On January 28, Rockingstone Advisors disclosed a new position in Tower Semiconductor (TSEM 7.26%), acquiring 45,100 shares worth an estimated $5.30 million trade based on quarter-end pricing.
What happened
According to a SEC filing dated January 28, Rockingstone Advisors established a new stake in Tower Semiconductor, purchasing 45,100 shares. The fund’s quarter-end position in Tower Semiconductor reflected a $5.30 million valuation shift, which includes both the newly acquired shares and changes in share price.
What else to know
The new position represents 2.41% of Rockingstone’s $219.49 million in reportable AUM as of December 31.
Top five fund holdings after the filing:
- NYSEMKT: JPST: $8.65 million (3.9% of AUM)
- NASDAQ: GOOGL: $6.41 million (2.9% of AUM)
- NASDAQ: NVDA: $6.15 million (2.8% of AUM)
- NASDAQ: VGSH: $5.95 million (2.7% of AUM)
- NYSEMKT: VTI: $5.70 million (2.6% of AUM)
As of January 27, Tower Semiconductor shares were priced at $132.62, up a staggering 191.5% over the prior year and outperforming the S&P 500 by 175.40 percentage points.
Company overview
| Metric | Value |
|---|---|
| Price (as of January 27) | $132.62 |
| Market capitalization | $15.20 billion |
| Revenue (TTM) | $1.51 billion |
| Net income (TTM) | $195.48 million |
Company snapshot
- Tower Semiconductor manufactures analog-intensive mixed-signal semiconductor devices, including SiGe, BiCMOS, CMOS image sensors, RF CMOS, power management ICs, and MEMS.
- The company operates as an independent foundry, generating revenue through wafer fabrication services and customizable process technologies for integrated device manufacturers and fabless semiconductor companies.
- It serves a diversified global customer base across consumer electronics, communications, automotive, industrial, aerospace, military, and medical device sectors.

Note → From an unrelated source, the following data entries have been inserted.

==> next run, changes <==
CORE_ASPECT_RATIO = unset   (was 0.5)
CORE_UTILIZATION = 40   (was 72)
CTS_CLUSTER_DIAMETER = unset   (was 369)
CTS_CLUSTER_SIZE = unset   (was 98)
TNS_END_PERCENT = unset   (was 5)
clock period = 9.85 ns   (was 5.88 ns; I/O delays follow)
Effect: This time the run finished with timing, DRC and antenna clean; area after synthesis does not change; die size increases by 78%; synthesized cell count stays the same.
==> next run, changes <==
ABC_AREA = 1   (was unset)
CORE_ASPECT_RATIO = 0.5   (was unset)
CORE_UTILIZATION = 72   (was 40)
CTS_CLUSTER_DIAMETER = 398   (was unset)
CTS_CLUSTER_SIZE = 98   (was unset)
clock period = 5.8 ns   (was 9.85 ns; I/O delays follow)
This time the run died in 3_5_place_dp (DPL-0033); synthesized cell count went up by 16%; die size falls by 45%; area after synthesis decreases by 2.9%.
## exp/harbor
// c6502
module c6502
(
    input               clock,
    input               ce,
    input               reset_n,
    output      [15:0]  address,
    input       [ 7:0]  in,
    output reg  [ 7:0]  out,
    output reg          we
);
For scale: ~1800 cells after synthesis, ~130 flip-flops, about 36 I/O pins.
Settings: LEC_CHECK=0, CAP_MARGIN=0, CELL_PAD_IN_SITES_GLOBAL_PLACEMENT=0, CORE_MARGIN=2, CORE_UTILIZATION=72, CTS_CLUSTER_DIAMETER=356, CTS_CLUSTER_SIZE=47, GPL_TIMING_DRIVEN=1, MAX_ROUTING_LAYER=met4, PLACE_DENSITY_LB_ADDON=0.0, SETUP_SLACK_MARGIN=0.08, SLEW_MARGIN=25, TNS_END_PERCENT=75; clock period 4.03 ns.
run.sh (not shown) runs the stock make flow with config.mk's settings and CLKGATE_MAP_FILE=.
Although exp/harbor finished all stages, its layout failed final checks on setup timing.
> inputs changed (exp/harbor -> exp/willow)
==> flow/config.mk <==
export PLATFORM = sky130hd
export DESIGN_NAME = c6502
export DESIGN_NICKNAME = c6502
export VERILOG_FILES = /design/flow/design.v
export SDC_FILE = /design/flow/constraint.sdc
export NUM_CORES = 4
export LEC_CHECK = 0
export CAP_MARGIN = 20
export CORE_MARGIN = 2
export CORE_UTILIZATION = 72
export PLACE_DENSITY_LB_ADDON = 0.0
export SLEW_MARGIN = 20
==> flow/constraint.sdc <==
create_clock -name core_clock -period 6.99 [get_ports {clock}]
set_input_delay 1.3980 -clock core_clock [delete_from_list [all_inputs] [get_ports {clock}]]
set_output_delay 1.3980 -clock core_clock [all_outputs]
set_load 0.01 [all_outputs]
Findings:
Of exp/harbor and exp/willow, just one finished clean: exp/willow.
Length of routed met2 wiring: exp/willow and exp/harbor compared, lower one is exp/willow
exp/harbor → exp/willow: power -about 50%; combinational share of cell area saw an increase; worst-skew pair later-pin latency was more or less identical.
## job 7024
Design MODULE_STATIC_PROCESS, start of the top module:
module MODULE_STATIC_PROCESS (
    input clk,
    input rst,
    input [3:0] state_info,
    input [11:0] read_from_aux,
    input [11:0] read_from_ram,
    output reg [11:0] write2aux,
    output reg [11:0] write2ram,
    output reg [9:0] write2aux_addr,
    output reg [9:0] read_from_aux_addr,
    output reg [18:0] write2ram_addr,
    output reg[18:0] read_from_ram_addr,
    output reg ena_write_ram,
    output done
);
clock: 15.8 ns
lec_check: 0
abc_area: 1
cap_margin: 0
core_margin: 2
core_utilization: 72
cts_cluster_diameter: 157
cts_cluster_size: 98
place_density: 0.6
slew_margin: 20
tns_end_percent: 5
run.sh (not shown) runs the stock make flow with config.mk's settings and CLKGATE_MAP_FILE=.
Job 7024 did not finish; a tool error ended it in 5_1_grt.
## Diff of input files: job 6621 against job 7024
Settings: ABC_AREA removed (was 1); CTS_CLUSTER_DIAMETER removed (was 157); CAP_MARGIN changed from 0 to 20; TNS_END_PERCENT removed (was 5); CORE_UTILIZATION changed from 72 to 37; CTS_CLUSTER_SIZE removed (was 98); the clock period (ns, I/O delays scaled along) changed from 15.8 to 28.4.
[summary]
Status: job 7024 FAILED at 5_1_grt (tool error). No stage failed in job 6621, and the final checks on the layout all came back clean. Job 7024 → job 6621: number of I/O port buffers essentially unchanged, chip area rose about 100%, x dimension of the die moved up. | AND-OR/OR-AND share of the synthesized area | job 6621 vs job 7024 | 5.8 points higher |. Area fraction in full adders, half adders and majority gates across job 7024 and job 6621: no real change. What job 6621 reported for die outline height has to be multiplied by 0.71 to get the figure for job 7024. Diff job 7024 and job 6621: number of gates resized after cts lower in job 6621.
diff inputs: job 6621 => job 1516
Settings: CORE_UTILIZATION now 66, was 37; the clock period (ns, I/O delays scaled along) now 23.5, was 28.4.
Notes after the runs:
Nothing crashed in job 1516 and all stages finished; the problem is that the final layout failed, the offending checks being negative setup slack. Design area, job 6621 and job 1516: lower on job 6621. Summary of job 1516 over job 6621: count of placed standard cells including taps dropped 316, count of vias placed by the detailed router went up by 5665.

---

== north ==
Starting RTL as in the previous note.
clock: 16.1 ns
lec_check: 0
cap_margin: 20
core_margin: 2
core_utilization: 72
cts_cluster_diameter: 207
cts_cluster_size: 100
place_density: 0.6
slew_margin: 20
north: it failed with a tool error in global routing, so there are no final results.
### north -> south
- removing CTS_CLUSTER_DIAMETER (formerly 207)
- removing CTS_CLUSTER_SIZE (formerly 100)
- changing CAP_MARGIN from 20 to 0
- changing the clock period (ns, I/O delays scaled along) from 16.1 to 12.1
Findings:
The flow ended early for south: it failed with a tool error in clock tree synthesis.
Cell total in the yosys stat output: north vs south identical
Instance count after placement with tap cells included (south vs. north) increases by a few percent
On synthesized area, south and north are neck and neck.
[diff] pre-CTS setup slack, south relative to north: regression
Site row count: south vs north identical
==> inputs of run a <==
// DotProduct
module DotProduct(  
  input         clock,  
  input  [7:0]  io_a_0,
  input  [7:0]  io_a_1,
  input  [7:0]  io_a_2,
  input  [7:0]  io_a_3,
  input  [7:0]  io_a_4,
  input  [7:0]  io_a_5,
  input  [7:0]  io_a_6,
  input  [7:0]  io_a_7,
  input  [7:0]  io_a_8,
  input  [7:0]  io_a_9,
  input  [7:0]  io_a_10,
  input  [7:0]  io_a_11,
  input  [7:0]  io_a_12,
  input  [7:0]  io_a_13,
  input  [7:0]  io_a_14,
  input  [7:0]  io_a_15,
  input  [7:0]  io_b_0,  
  input  [7:0]  io_b_1,  
  input  [7:0]  io_b_2,  
  input  [7:0]  io_b_3,  
  input  [7:0]  io_b_4,  
  input  [7:0]  io_b_5,  
  input  [7:0]  io_b_6,  
  input  [7:0]  io_b_7,  
  input  [7:0]  io_b_8,  
  input  [7:0]  io_b_9,  
  input  [7:0]  io_b_10,  
  input  [7:0]  io_b_11,  
  input  [7:0]  io_b_12,  
  input  [7:0]  io_b_13,  
  input  [7:0]  io_b_14,  
  input  [7:0]  io_b_15,  
  output [20:0] io_y  
);
Settings: LEC_CHECK=0, ABC_AREA=1, CAP_MARGIN=5, CORE_MARGIN=2, CORE_UTILIZATION=58, GPL_TIMING_DRIVEN=1, PLACE_DENSITY_LB_ADDON=0.06, SLEW_MARGIN=40; clock period 3.48 ns.
run.sh (not shown) runs the stock make flow with config.mk's settings and CLKGATE_MAP_FILE=.
==> run b: changes against run a <==
ABC_AREA = not set   (was 1)
CAP_MARGIN = 20   (was 5)
CORE_UTILIZATION = 40   (was 58)
GPL_TIMING_DRIVEN = not set   (was 1)
PLACE_DENSITY_LB_ADDON = not set   (was 0.06)
SLEW_MARGIN = 20   (was 40)
==> flow/constraint.sdc (replaced) <==
create_clock -name core_clock -period 5.0 [get_ports {clock}]
set_input_delay 1.0000 -clock core_clock [delete_from_list [all_inputs] [get_ports {clock}]]
set_output_delay 1.0000 -clock core_clock [all_outputs]
set_load 0.01 [all_outputs]
==> deck_impl_summary.md <==
Flow Results at a Glance

Finish
  – Logic area: 45700 um^2
  – Multi-input gates: approximately 4700
  – Clock buf count: between 100 and 150

Power and ir drop
  – Peak supply drop: 740 uV
  – Clock network fraction of total power: 14.6%
  – Psw: approximately 22 mW

Min path
  – Worst hold start: a_0_5.rA[0]

Setup path
  – CP Launch Point: a_3_0.rB[0]
  – Crit end category: primary output
  – Reg2reg end: a_0_3.rA[14]

Synth
  – Distinct lib cells: approximately 74
  – Post-synth area hogs: fa_1, dfxtp_1, ha_1, inv_1, and2_1

STA
  – Minimum clock period: between 4000 and 5000 ps
  – Setup slack after layout: 295 ps

Global route
  – Vias in the first global route: about 47000
  – Tot GR Track Use: about 17%

Status
  – Status: finished clean

Clock network
  – Cts bufs inserted: 94
  – Resized cells post-CTS: 1
That was run b.
==> deck_impl_summary.md <==
Flow Results at a Glance

Power and ir drop
  – Psw: ~46 mW
  – Peak supply drop: roughly 650 uV

Clock network
  – Resized cells post-CTS: about 1000

STA
  – Minimum clock period: ~3800 ps
  – Setup slack after layout: -347 ps
  – Final setup viols: about 130

Status
  – Status: failed layout checks
  – SO Faults: setup timing

Finish
  – Multi-input gates: just over 6000
  – Logic area: ~53000 um^2

Global route
  – Vias in the first global route: approximately 63000

Setup path
  – CP Launch Point: m_7.rA[7]
That was run a.

========
==> amber <==
DotProduct again, from the RTL that the note above started with.
Design DotProduct, start of the top module:
module DotProduct(  
  input         clock,  
  input  [7:0]  io_a_0,
  input  [7:0]  io_a_1,
  input  [7:0]  io_a_2,
  input  [7:0]  io_a_3,
  input  [7:0]  io_a_4,
  input  [7:0]  io_a_5,
  input  [7:0]  io_a_6,
  input  [7:0]  io_a_7,
  input  [7:0]  io_a_8,
  input  [7:0]  io_a_9,
  input  [7:0]  io_a_10,
  input  [7:0]  io_a_11,
  input  [7:0]  io_a_12,
  input  [7:0]  io_a_13,
  input  [7:0]  io_a_14,
  input  [7:0]  io_a_15,
  input  [7:0]  io_b_0,  
  input  [7:0]  io_b_1,  
  input  [7:0]  io_b_2,  
  input  [7:0]  io_b_3,  
  input  [7:0]  io_b_4,  
  input  [7:0]  io_b_5,  
  input  [7:0]  io_b_6,  
  input  [7:0]  io_b_7,  
  input  [7:0]  io_b_8,  
  input  [7:0]  io_b_9,  
  input  [7:0]  io_b_10,  
  input  [7:0]  io_b_11,  
  input  [7:0]  io_b_12,  
  input  [7:0]  io_b_13,  
  input  [7:0]  io_b_14,  
  input  [7:0]  io_b_15,  
  output [20:0] io_y  
);
  wire  m_0_clock;  
  wire [7:0] m_0_io_a;  
  wire [7:0] m_0_io_b;  
  wire [15:0] m_0_io_c;  
  wire [16:0] m_0_io_y;  
  wire  m_1_clock;  
  wire [7:0] m_1_io_a;  
  wire [7:0] m_1_io_b;  
  wire [15:0] m_1_io_c;  
  wire [16:0] m_1_io_y;  
  wire  m_2_clock;  
  wire [7:0] m_2_io_a;  
  wire [7:0] m_2_io_b;  
  wire [15:0] m_2_io_c;  
  wire [16:0] m_2_io_y;  
  wire  m_3_clock;  
  wire [7:0] m_3_io_a;  
  wire [7:0] m_3_io_b;  
  wire [15:0] m_3_io_c;  
  wire [16:0] m_3_io_y;  
  wire  m_4_clock;  
  wire [7:0] m_4_io_a;  
  wire [7:0] m_4_io_b;  
  wire [15:0] m_4_io_c;  
  wire [16:0] m_4_io_y;  
  wire  m_5_clock;  
  wire [7:0] m_5_io_a;  
  wire [7:0] m_5_io_b;  
  wire [15:0] m_5_io_c;  
  wire [16:0] m_5_io_y;  
  wire  m_6_clock;  
  wire [7:0] m_6_io_a;  
  ...
clock: 5.0 ns
lec_check: 0
cap_margin: 30
core_aspect_ratio: 1.05
core_margin: 7
core_utilization: 51
cts_cluster_size: 16
gpl_timing_driven: 0
min_routing_layer: met1
slew_margin: 40
tns_end_percent: 95
==> inputs of harbor, as changes to amber <==
Settings changed: CAP_MARGIN 30 to 20, CORE_ASPECT_RATIO 1.05 to unset, CORE_MARGIN 7 to 2, CORE_UTILIZATION 51 to 8, CTS_CLUSTER_SIZE 16 to unset, GPL_TIMING_DRIVEN 0 to unset, MIN_ROUTING_LAYER met1 to unset, SLEW_MARGIN 40 to 20, TNS_END_PERCENT 95 to unset.
==> flow/constraint.sdc (replaced) <==
create_clock -name core_clock -period 5.84 [get_ports {clock}]
set_input_delay 1.1680 -clock core_clock [delete_from_list [all_inputs] [get_ports {clock}]]
set_output_delay 1.1680 -clock core_clock [all_outputs]
set_load 0.01 [all_outputs]
==> inputs of xenon, as changes to amber <==
Settings changed: CAP_MARGIN 30 to 20, CORE_ASPECT_RATIO 1.05 to unset, CORE_MARGIN 7 to 2, CORE_UTILIZATION 51 to 71, CTS_CLUSTER_SIZE 16 to unset, GPL_TIMING_DRIVEN 0 to unset, MIN_ROUTING_LAYER met1 to unset, SETUP_SLACK_MARGIN set to -0.24, SLEW_MARGIN 40 to 20, TNS_END_PERCENT 95 to unset.
==> flow/constraint.sdc (replaced) <==
create_clock -name core_clock -period 3.21 [get_ports {clock}]
set_input_delay 0.6420 -clock core_clock [delete_from_list [all_inputs] [get_ports {clock}]]
set_output_delay 0.6420 -clock core_clock [all_outputs]
set_load 0.01 [all_outputs]
==> reports/qor_table.md <==
| Step | Quantity | Reported |
| --- | --- | --- |
| outcome | Outcome | finished with violations |
| outcome | Failed Checks | setup timing |
| final timing | Final worst slack | -1180 ps |
| routing | Detail Route met2 WL | 93.4 mm |
| placement | Placed cells | 9103 |
| worst setup path | Worst Path Max Fanout | 5 |
| pwr | Cell-internal power | 52900 uW |
| pwr | Seq group | 15500 uW |
| layout | Logic area | 0.0497 sq mm |
| final timing | Final Setup Violations | 183 |
| worst setup path | Arrival time reported for the critical path endpoint | 4940 ps |
[end of results for xenon]
==> reports/qor_table.md <==
| Step | Quantity | Reported |
| --- | --- | --- |
| routing | Diode insertion count for antenna repair | 22 |
| clocking | Clock input transition at the sequential cells of the worst setup and hold paths | 60 ps |
| synthesis | Top logic cell family in the synthesized netlist | adder cells |
| pwr | Seq group | 9080 uW |
| worst setup path | Worst Path Max Fanout | 6 |
| min path | Worst min path class | reg2reg |
| placement | Placed cells | 18100 |
| routing | Per-cell via count in the routed design | 2.52 |
| global route | Wire length of the first global-routing pass | 292 mm |
| final timing | Final Setup Violations | 0 |
| final timing | Final worst slack | 484 ps |
| routing | Detail Route met2 WL | 86.6 mm |
| run | Count of tool warnings | 27 |
| outcome | Outcome | no timing/DRC/antenna violations |
| placement | Total placed instance area | 0.0828 sq mm |
| pwr | Portion of total power attributed to the clock network | 15.1% |
| floorplan | Share of the core filled by cells before placement | 8.02% |
| pwr | Cell-internal power | 23900 uW |
| global route | Largest net degree at the start of global routing | 16 |
| pwr | Maximum VDD drop | 0.370 mV |
| worst setup path | Arrival time reported for the critical path endpoint | 4190 ps |
[end of results for harbor]
==> reports/qor_table.md <==
| Step | Quantity | Reported |
| --- | --- | --- |
| outcome | Outcome | no timing/DRC/antenna violations |
| final timing | Final Setup Violations | 0 |
| placement | Worst setup slack after placement | 111 ps |
| placement | Placed cells | 8877 |
| placement | Total placed instance area | 0.0712 sq mm |
| pwr | Cell-internal power | 27400 uW |
| layout | Logic area | 0.0457 sq mm |
| worst setup path | Worst Path Max Fanout | 3 |
| routing | Detail Route met2 WL | 63.8 mm |
| worst setup path | Arrival time reported for the critical path endpoint | 3720 ps |
| floorplan | # Taps | 1712 |
| placement | Weighted congestion reported at the end of routability-driven placement | 0.852 |
| final timing | Final worst slack | 283 ps |
[end of results for amber]

========
==> nickel <==
Starting RTL as in the previous note.
export LEC_CHECK = 0
export ABC_AREA = 0
export CAP_MARGIN = 30
export CORE_ASPECT_RATIO = 1.05
export CORE_MARGIN = 5
export CORE_UTILIZATION = 46
export CTS_CLUSTER_SIZE = 16
export GPL_TIMING_DRIVEN = 0
export MAX_ROUTING_LAYER = met4
export MIN_ROUTING_LAYER = met2
export SLEW_MARGIN = 40
export TNS_END_PERCENT = 95
create_clock -name core_clock -period 5.0 [get_ports {clock}]
==> lagoon (differences from nickel) <==
Settings changed: ABC_AREA 0 to unset, CORE_ASPECT_RATIO 1.05 to unset, CORE_MARGIN 5 to 2, CORE_UTILIZATION 46 to 72, CTS_CLUSTER_SIZE 16 to unset, GPL_TIMING_DRIVEN 0 to unset, MIN_ROUTING_LAYER met2 to unset, SLEW_MARGIN 40 to 20, TNS_END_PERCENT 95 to unset.
==> flow/constraint.sdc (replaced) <==
create_clock -name core_clock -period 3.79 [get_ports {clock}]
set_input_delay 0.7580 -clock core_clock [delete_from_list [all_inputs] [get_ports {clock}]]
set_output_delay 0.7580 -clock core_clock [all_outputs]
set_load 0.01 [all_outputs]
==> comparison table <==
|  | lagoon | nickel |
|---|---|---|
| End point of the most critical hold path | a_2_1.rB[0] | a_1_2.rA[0] |
| Routed via count | 54600 | 61800 |
| Core area | 91500 um^2 | 143000 um^2 |
| Status | finished with violations | finished clean |
| Layout check failures | negative setup slack | - |
| Final total power | 81700 uW | 49900 uW |
| Latest clock arrival within the worst-skew pair | 0.70 ns | 0.72 ns |
| Number of antenna violations at the first check in global routing | 10 | 0 |
| # nets final | 9867 | 9128 |
| Detailed router's first-iteration violation count | 4448 | 6529 |
| Layout Cell Area excl Fill | 84000 um^2 | 74700 um^2 |
| Unrepaired setup endpoints after global routing | yes | no |
| Library cell contributing the largest single delay on the critical path | fa_1 | clkdlybuf4s50_1 |
| Die Ht | 308 um | 399 um |
| Register cell area after layout | 15800 um^2 | 15200 um^2 |
No activity file was given, so power comes from the tool's default toggle rates.
## flow/design.v

```verilog
`timescale 1ns/1ns
module ALU (
    input  logic clk,
    input  logic rst_n,
    input  logic [5:0] alu_op,
    input  logic word,
    input  logic [15:0] a,
    input  logic [15:0] b,
    input  logic cf_in,
    input  logic [4:0] shift_cnt,
    output logic [15:0] result
);
    logic [15:0] a_in, b_in;
    parameter ADD = 6'b000000;
    parameter SUB = 6'b000001;
    parameter CMP = 6'b000010;
    parameter INC = 6'b000011;
    parameter DEC = 6'b000100;
    parameter NEG = 6'b000101;
    parameter AND = 6'b000110;
    parameter OR = 6'b000111;
    parameter XOR = 6'b001000;
    parameter NOT = 6'b001001;
    parameter TEST = 6'b001010;
    parameter SHL = 6'b001011;
    parameter SHR = 6'b001100;
    parameter SAR = 6'b001101;
    parameter ROL = 6'b001110;
    parameter ROR = 6'b001111;
    parameter RCL = 6'b010000;
    parameter RCR = 6'b010001;
    parameter MUL = 6'b010010;
    parameter IMUL = 6'b010011;
    parameter DIV = 6'b010100;
    parameter IDIV = 6'b010101;
    always @(posedge clk or negedge rst_n) begin
        if (!rst_n) begin
            a_in <= 0;
            b_in <= 0;
        end else begin
            case(alu_op)
                ADD: begin
                    result <= a + b;
                end
                SUB: begin
                    result <= a - b;
                end
                CMP: begin
                    result <= a - b;
                end
                INC: begin
                    result <= a + 1;
                end
                DEC: begin
                    result <= a - 1;
                end
                NEG: begin
                    result <= 0 - a;
                end
                AND: begin
                    result <= a & b;
                end
                OR: begin
                    result <= a | b;
                end
                XOR: begin
                    result <= a ^ b;
                end
                NOT: begin
                    result <= ~a;
                end
                TEST: begin
                    result <= a & b;
                end
                SHL: begin
                    result <= a << shift_cnt;
                end
                SHR: begin
                    result <= a >> shift_cnt;
                end
                SAR: begin
                    result <= a >>> shift_cnt;
                end
                ROL: begin
                    result <= {a[15:0], a[15:0]};
                end
                ROR: begin
                    result <= {a[0], a[15:1]};
                end
                RCL: begin
                    result <= {a[15:0], cf_in};
                end
                RCR: begin
                    result <= {cf_in, a[15:0]};
                end
                MUL: begin
                    result <= a * b;    
                end
                IMUL: begin
                    result <= a * b;    
                end
                DIV: begin
                    result <= (b == 16'd0) ? 16'hFFFF : a / b;
                end
                IDIV: begin
                    result <= (b == 16'd0) ? 16'hFFFF : a / b;
                end
            endcase
        end
    end
endmodule
```
## job 2717
Design arbiter_puf, start of the top module:
module arbiter_puf #(parameter challenge_size = 8, response_width = 24)
					(input logic [challenge_size-1 : 0] challenge,
					input logic clk, reset,
					output logic [response_width-1 : 0] response);
clock: 8.0 ns
lec_check: 0
abc_area: 1
cap_margin: 20
cell_pad_in_sites_global_placement: 1
core_margin: 2
core_utilization: 59
cts_cluster_diameter: 30
gpl_routability_driven: 0
slew_margin: 0
tns_end_percent: 30
run.sh (not shown) runs the stock make flow with config.mk's settings and CLKGATE_MAP_FILE=.
For job 6118, these inputs were changed with respect to job 2717:
Settings: CTS_CLUSTER_DIAMETER no longer set, was 30; TNS_END_PERCENT no longer set, was 30; SLEW_MARGIN now 20, was 0; CORE_UTILIZATION now 72, was 59; CELL_PAD_IN_SITES_GLOBAL_PLACEMENT no longer set, was 1; GPL_ROUTABILITY_DRIVEN no longer set, was 0; the clock period (ns, I/O delays scaled along) now 5.48, was 8.0.
Results
Lower sequential share of cell area goes to job 2717 over job 6118.
Compared with job 2717, job 6118 instantiates a smaller number of standard cells.
Job 2717 → job 6118: global-route usage increased by 3.6 points relative to the old numbers; portion of total power attributed to the clock network dropped 15 points.
Power after layout was higher in the run labelled job 6118.
On final standard cell area without fillers, the higher figure sits with job 2717, not job 6118.
Final clock period utilization by the worst path: job 6118 and job 2717 compared, higher one is job 6118
Global-route met1 utilization (higher): job 6118
Compared with job 2717, number of global-route vias before repair in job 6118 decreased by a few percent.
What job 6906 does differently from job 6118 at the input level:
Settings: clearing ABC_AREA, which used to be 1; swapping 72 for 29 in CORE_UTILIZATION; swapping 5.48 for 3.86 in the clock period (ns, I/O delays scaled along).
Notes after the runs:
Diff job 6118 -> job 6906 | detailed-route wire length on metal 1 | up by a few percent. In the tables for job 6906 and job 6118, first-pass GRT wire length reads higher with job 6118. The lower starting density of the core of job 6906 and job 6118 is in job 6906. [diff] area of the core, job 6906 relative to job 6118: regression. In job 6906, floorplan die area is higher than in job 6118.
For job 2203, these inputs were changed with respect to job 6906:
Settings: CORE_UTILIZATION now 70, was 29; CTS_CLUSTER_SIZE now 44, previously not set; SETUP_SLACK_MARGIN now 0.69, previously not set; the clock period (ns, I/O delays scaled along) now 3.76, was 3.86.
## What came out
Compared to job 6906, job 2203 has hold slack 0.24 ns lower.
Setup slack in job 2203 is larger than in job 6906.
Combinational share of cell area: job 2203 vs job 6906 up 1.3 points
For non-clock buffer total of the final layout, dividing the value from job 6906 by the value from job 2203 gives 0.904.
Number of global-route vias before repair (job 6906 / job 2203): 0.948
When the final numbers for job 2203 and job 6906 were put side by side, the antenna cell count turned out to be greater in job 6906.
Transition time at the pin with the least slew margin (lower): job 6906
Overall routing resource usage: job 2203 vs job 6906 up 14 points

* * *

arbiter_puf again, from the RTL that the note above started with.
Settings: LEC_CHECK=0, CAP_MARGIN=35, CELL_PAD_IN_SITES_DETAIL_PLACEMENT=0, CELL_PAD_IN_SITES_GLOBAL_PLACEMENT=3, CORE_MARGIN=5, CORE_UTILIZATION=46, CTS_CLUSTER_SIZE=20, GPL_ROUTABILITY_DRIVEN=0, GPL_TIMING_DRIVEN=1, HOLD_SLACK_MARGIN=0.06, MAX_ROUTING_LAYER=met4, MIN_ROUTING_LAYER=met2, PLACE_DENSITY=0.73, SLEW_MARGIN=35; clock period 6.32 ns.
Change:
Settings changed: CAP_MARGIN 35 to 20, CELL_PAD_IN_SITES_DETAIL_PLACEMENT 0 to not set, CELL_PAD_IN_SITES_GLOBAL_PLACEMENT 3 to not set, CORE_MARGIN 5 to 2, CORE_UTILIZATION 46 to 68, CTS_CLUSTER_SIZE 20 to not set, GPL_ROUTABILITY_DRIVEN 0 to not set, GPL_TIMING_DRIVEN 1 to not set, HOLD_SLACK_MARGIN 0.06 to not set, MAX_ROUTING_LAYER met4 to not set, MIN_ROUTING_LAYER met2 to not set, PLACE_DENSITY 0.73 to not set, SLEW_MARGIN 35 to 20.
Clock period 6.32 ns to 8.86 ns, I/O delays scaled along.
Sequential power shrinks by 29%; hold slack gains 0.072 ns; clock-buffer cell count shrinks by 71; power shrinks by 32%; setup slack gains 2.1 ns; cell area shrinks by 1.9%; sequential share of layout area grows by 0.91 points; global-route usage shrinks by 2.8 points; die size shrinks by 33%; via count shrinks by 27%; utilization grows by 23 points.
Change:
Settings changed: CORE_UTILIZATION 68 to 40.
Clock period 8.86 ns to 3.86 ns, I/O delays scaled along.
Count of clock-buffer cells in the layout rose by 74.
Power rose by about 140%.
Hold slack is worse by 0.037 ns.
Cell area rose by about 2.4%.
Critical path depth stays the same.
Register-to-register slack is worse by 4.6 ns.
Change:
Settings changed: CORE_UTILIZATION 40 to 57, SETUP_SLACK_MARGIN set to 0.93, TNS_END_PERCENT set to 5.
Clock period 3.86 ns to 3.76 ns, I/O delays scaled along.
Result:
- The new run completed with no timing, DRC or antenna violations
- via count is higher by 1.6%
- synthesized cell count is unchanged
- sequential share of layout area is higher by 0.42 points
- power is higher by 2.0%
No activity file was given, so power comes from the tool's default toggle rates.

Tower Semiconductor is a leading independent semiconductor foundry with a global presence and a focus on analog and mixed-signal technologies. The company leverages advanced process capabilities and a flexible business model to address the specialized needs of customers in high-growth, high-reliability markets. Its strategic emphasis on customization and technology enablement positions it as a critical supplier for a broad range of industries requiring complex, high-performance semiconductor solutions.
What this transaction means for investors
Rockingstone’s new stake sits alongside liquid ETFs and mega-cap tech, which makes a focused analog foundry a deliberate deviation rather than a core index filler. That context matters, but Tower’s latest results help explain the conviction. Third-quarter revenue rose to $396 million, up 6% sequentially, while operating profit climbed to $50.6 million and net profit reached $54 million, or $0.48 per share. Just as important, management guided fourth-quarter revenue to about $440 million, which would mark a record and an 11% quarter-over-quarter increase. That outlook is being underwritten by demand in SiGe and silicon photonics, where Tower is investing an additional $300 million to expand capacity.
At today’s price, the stock reflects that momentum, but the business case isn’t purely cyclical. Tower’s mix skews toward analog, RF, and power management, areas with longer product lives and stickier customer relationships than leading-edge logic. For long-term investors, the takeaway is that this isn’t a momentum chase inside the portfolio. It’s a targeted bet that differentiated capacity and disciplined capital spending can sustain earnings power even after a massive run.